Benchmarking

There are many factors that go into HPC performance. Aside from the obvious cpu performance network and storage are equally important in a distributed context.

Storage

fio is a powerful tool for benchmarking filesystems. Measuring maximum performance especially on extremely high performance filesystems can be tricky to measure and will require research on how to effectively use the tool. Often times measuring maximum performance on high performance distributed filesystems will require multiple nodes and threads for reading/writing. However it should provide a good ballpark of performance.

Substitute <directory> with the filesystem that you want to test. df -h can be a great way to see where each drive is mounted. fio will need the ability to read/write in the given directory.

IOPs (input/output operations per second)

Maximum Write Throughput

fio --ioengine=sync --direct=0 \
  --fsync_on_close=1 --randrepeat=0 --nrfiles=1  --name=seqwrite --rw=write \
  --bs=1m --size=20G --end_fsync=1 --fallocate=none  --overwrite=0 --numjobs=1 \
  --directory=<directory> --loops=10

Maximum Write IOPs

fio --ioengine=sync --direct=0 \
  --fsync_on_close=1 --randrepeat=0 --nrfiles=1  --name=randwrite --rw=randwrite \
  --bs=4K --size=1G --end_fsync=1 --fallocate=none  --overwrite=0 --numjobs=80 \
  --sync=1 --directory=<directory> --loops=10

Maximum Read Throughput

fio --ioengine=sync --direct=0 \
  --fsync_on_close=1 --randrepeat=0 --nrfiles=1  --name=seqread --rw=read \
  --bs=1m --size=240G --end_fsync=1 --fallocate=none  --overwrite=0 --numjobs=1 \
  --directory=<directory> --invalidate=1 --loops=10

Maximum Read IOPs

fio --ioengine=sync --direct=0 \
  --fsync_on_close=1 --randrepeat=0 --nrfiles=1  --name=randread --rw=randread \
  --bs=4K --size=1G --end_fsync=1 --fallocate=none  --overwrite=0 --numjobs=20 \
  --sync=1 --invalidate=1 --directory=<directory> --loops=10

Network

To test network latency and bandwidth there needs to be a source and destination that you wish to test.
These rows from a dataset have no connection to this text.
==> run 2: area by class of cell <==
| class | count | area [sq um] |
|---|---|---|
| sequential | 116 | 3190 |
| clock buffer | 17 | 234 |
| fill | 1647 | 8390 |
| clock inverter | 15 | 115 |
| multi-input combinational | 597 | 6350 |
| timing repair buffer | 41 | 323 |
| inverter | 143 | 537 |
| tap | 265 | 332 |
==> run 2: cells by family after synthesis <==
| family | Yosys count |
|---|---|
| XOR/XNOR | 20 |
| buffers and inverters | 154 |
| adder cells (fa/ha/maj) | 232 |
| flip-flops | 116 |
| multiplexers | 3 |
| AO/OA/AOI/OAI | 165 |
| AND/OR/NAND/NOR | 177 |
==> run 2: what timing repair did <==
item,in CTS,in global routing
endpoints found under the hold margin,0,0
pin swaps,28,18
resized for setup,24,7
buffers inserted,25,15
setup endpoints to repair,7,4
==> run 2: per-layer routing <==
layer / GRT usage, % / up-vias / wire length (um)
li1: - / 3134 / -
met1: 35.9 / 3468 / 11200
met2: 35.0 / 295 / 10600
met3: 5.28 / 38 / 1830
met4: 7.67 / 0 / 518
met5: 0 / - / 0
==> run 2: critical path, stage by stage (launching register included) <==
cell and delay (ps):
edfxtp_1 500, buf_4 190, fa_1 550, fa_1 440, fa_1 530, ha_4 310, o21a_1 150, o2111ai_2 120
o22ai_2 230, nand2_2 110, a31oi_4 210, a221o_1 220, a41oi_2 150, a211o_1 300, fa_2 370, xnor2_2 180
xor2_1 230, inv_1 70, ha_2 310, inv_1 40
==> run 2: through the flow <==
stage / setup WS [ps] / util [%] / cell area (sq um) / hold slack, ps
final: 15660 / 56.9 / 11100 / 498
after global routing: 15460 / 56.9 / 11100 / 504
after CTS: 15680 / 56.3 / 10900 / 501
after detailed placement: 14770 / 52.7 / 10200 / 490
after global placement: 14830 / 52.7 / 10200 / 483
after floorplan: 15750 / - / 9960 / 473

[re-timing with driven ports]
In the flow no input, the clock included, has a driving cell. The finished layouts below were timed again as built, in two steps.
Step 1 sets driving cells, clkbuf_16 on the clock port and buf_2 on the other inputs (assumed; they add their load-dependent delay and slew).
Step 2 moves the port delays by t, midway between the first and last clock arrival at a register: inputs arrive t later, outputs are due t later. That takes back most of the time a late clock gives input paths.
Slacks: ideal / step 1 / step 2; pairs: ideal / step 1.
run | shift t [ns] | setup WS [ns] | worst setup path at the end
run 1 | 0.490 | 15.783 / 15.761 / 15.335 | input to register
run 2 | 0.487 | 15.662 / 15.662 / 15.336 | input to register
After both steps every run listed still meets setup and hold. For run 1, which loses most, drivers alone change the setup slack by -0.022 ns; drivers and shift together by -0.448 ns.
It will expose a given port by default 5201 with iperf.

Bandwidth

Start a server on a given <dest>

iperf3 -s

No on the <src> machine run

iperf3 -c <ip address>

This will measure the bandwidth of the link between the nodes from <src> to <dest>. This means that if you are using a provider where your Internet have very different upload vs. download speeds you will see very different results in the direction. Add a -R flag to the client to test the other direction.

Latency

ping is a great way to watch the latency between <src> and <dest>.

From the src machine run

ping -4 <dest> -c 10

Keep in mind that ping is the bi-directional (round trip) time. So dividing by 2 is roughly the latency.